BRIEF ▸ The lines needed are those below that contain the word "cells"; copy each one.

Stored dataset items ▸
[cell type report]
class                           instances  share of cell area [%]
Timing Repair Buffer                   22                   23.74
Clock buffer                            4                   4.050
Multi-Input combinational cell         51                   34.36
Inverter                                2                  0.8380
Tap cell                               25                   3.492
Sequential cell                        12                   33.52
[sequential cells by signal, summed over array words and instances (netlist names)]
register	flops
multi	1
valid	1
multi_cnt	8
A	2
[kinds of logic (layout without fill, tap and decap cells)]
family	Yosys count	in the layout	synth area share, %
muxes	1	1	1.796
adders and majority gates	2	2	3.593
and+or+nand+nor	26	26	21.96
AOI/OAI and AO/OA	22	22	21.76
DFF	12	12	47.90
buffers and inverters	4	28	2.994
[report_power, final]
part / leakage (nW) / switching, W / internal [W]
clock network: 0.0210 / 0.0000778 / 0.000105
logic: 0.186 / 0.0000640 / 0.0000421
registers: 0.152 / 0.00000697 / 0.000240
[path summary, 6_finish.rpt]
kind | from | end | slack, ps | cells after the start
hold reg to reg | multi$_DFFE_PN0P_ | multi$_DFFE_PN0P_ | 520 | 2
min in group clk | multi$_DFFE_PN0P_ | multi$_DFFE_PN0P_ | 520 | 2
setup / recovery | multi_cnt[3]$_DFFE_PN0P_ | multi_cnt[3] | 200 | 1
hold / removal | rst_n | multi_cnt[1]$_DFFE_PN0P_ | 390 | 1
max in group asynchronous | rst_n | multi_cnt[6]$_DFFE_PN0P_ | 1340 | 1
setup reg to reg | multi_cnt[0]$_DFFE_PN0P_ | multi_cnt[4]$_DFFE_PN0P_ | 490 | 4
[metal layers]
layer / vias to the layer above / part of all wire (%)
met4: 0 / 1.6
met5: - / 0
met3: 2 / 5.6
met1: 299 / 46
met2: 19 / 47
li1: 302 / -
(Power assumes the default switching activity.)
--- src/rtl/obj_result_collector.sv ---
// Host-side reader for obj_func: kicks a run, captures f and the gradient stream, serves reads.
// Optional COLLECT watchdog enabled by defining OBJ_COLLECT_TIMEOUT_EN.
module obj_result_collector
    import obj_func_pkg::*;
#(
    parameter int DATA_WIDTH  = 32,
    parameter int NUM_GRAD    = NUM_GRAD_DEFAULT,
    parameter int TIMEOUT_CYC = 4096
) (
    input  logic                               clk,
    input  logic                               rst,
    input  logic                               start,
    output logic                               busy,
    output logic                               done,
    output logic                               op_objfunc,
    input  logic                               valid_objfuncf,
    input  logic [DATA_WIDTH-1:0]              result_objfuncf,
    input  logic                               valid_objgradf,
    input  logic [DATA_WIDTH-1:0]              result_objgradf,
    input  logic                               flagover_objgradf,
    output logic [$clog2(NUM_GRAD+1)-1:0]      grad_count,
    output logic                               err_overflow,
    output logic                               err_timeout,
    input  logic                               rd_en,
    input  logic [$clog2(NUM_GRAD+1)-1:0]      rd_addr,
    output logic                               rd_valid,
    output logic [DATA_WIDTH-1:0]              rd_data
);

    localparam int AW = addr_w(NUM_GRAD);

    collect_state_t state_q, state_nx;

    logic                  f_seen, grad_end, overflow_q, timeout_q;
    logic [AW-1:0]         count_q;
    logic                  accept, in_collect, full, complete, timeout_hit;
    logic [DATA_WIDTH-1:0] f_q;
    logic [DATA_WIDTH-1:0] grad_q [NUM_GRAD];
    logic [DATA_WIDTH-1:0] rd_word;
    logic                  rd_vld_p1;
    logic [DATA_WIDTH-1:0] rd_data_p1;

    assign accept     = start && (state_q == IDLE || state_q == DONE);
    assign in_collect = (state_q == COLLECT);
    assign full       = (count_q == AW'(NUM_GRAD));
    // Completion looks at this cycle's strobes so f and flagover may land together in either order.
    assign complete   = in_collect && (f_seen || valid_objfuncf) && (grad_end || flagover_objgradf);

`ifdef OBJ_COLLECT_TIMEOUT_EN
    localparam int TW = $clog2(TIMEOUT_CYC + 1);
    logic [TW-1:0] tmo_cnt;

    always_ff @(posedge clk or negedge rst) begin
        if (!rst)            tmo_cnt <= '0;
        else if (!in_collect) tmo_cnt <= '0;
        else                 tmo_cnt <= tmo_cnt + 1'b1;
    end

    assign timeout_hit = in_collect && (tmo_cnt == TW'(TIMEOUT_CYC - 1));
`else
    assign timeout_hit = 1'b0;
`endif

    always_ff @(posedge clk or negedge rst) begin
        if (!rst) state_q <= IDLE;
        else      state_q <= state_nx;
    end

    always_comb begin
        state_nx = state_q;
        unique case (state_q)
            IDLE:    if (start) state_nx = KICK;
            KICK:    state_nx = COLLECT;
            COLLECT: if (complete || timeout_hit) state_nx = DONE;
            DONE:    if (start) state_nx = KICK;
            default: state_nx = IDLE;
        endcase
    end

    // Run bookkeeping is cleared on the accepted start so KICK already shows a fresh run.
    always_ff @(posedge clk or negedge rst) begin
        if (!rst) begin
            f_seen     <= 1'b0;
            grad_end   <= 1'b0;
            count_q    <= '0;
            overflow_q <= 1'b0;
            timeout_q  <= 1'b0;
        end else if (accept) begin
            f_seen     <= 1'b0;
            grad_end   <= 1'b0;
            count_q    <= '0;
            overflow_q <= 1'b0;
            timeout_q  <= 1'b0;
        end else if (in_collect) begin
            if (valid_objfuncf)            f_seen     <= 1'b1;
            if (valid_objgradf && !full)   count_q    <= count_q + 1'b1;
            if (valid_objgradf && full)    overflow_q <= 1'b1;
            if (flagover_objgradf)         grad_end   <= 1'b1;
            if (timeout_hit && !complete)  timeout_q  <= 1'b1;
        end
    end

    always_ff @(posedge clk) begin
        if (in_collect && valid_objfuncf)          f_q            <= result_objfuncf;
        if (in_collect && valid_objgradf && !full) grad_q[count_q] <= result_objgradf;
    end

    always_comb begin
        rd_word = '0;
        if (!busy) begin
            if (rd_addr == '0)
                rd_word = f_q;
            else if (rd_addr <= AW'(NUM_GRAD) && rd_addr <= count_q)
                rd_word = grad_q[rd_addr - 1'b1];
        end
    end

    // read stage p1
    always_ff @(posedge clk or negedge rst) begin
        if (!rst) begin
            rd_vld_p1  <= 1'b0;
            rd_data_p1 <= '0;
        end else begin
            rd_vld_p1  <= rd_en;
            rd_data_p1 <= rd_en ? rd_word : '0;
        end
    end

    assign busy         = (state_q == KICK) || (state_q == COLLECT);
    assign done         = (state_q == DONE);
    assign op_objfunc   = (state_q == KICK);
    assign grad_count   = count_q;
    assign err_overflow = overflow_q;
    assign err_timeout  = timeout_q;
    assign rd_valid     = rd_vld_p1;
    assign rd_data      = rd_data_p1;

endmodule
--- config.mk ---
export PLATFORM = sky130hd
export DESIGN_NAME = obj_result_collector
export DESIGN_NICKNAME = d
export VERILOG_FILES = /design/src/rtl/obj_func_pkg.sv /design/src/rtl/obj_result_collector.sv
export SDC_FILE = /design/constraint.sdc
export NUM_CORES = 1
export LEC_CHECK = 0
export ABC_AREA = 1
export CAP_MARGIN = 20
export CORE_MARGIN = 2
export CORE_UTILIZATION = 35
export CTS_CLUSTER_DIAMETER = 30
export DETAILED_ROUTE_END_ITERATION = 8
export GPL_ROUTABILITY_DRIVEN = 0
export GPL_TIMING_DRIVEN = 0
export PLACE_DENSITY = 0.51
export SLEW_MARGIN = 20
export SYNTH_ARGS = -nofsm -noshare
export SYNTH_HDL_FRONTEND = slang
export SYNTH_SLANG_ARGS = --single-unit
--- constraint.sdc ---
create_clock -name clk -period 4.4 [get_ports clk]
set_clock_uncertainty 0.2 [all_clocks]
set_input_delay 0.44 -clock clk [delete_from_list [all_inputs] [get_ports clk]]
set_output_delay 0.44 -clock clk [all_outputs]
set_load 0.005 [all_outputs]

SOLVED EXERCISE ▸
[sequential cells by signal, summed over array words and instances (netlist names)]
[kinds of logic (layout without fill, tap and decap cells)]
kind | from | end | slack, ps | cells after the start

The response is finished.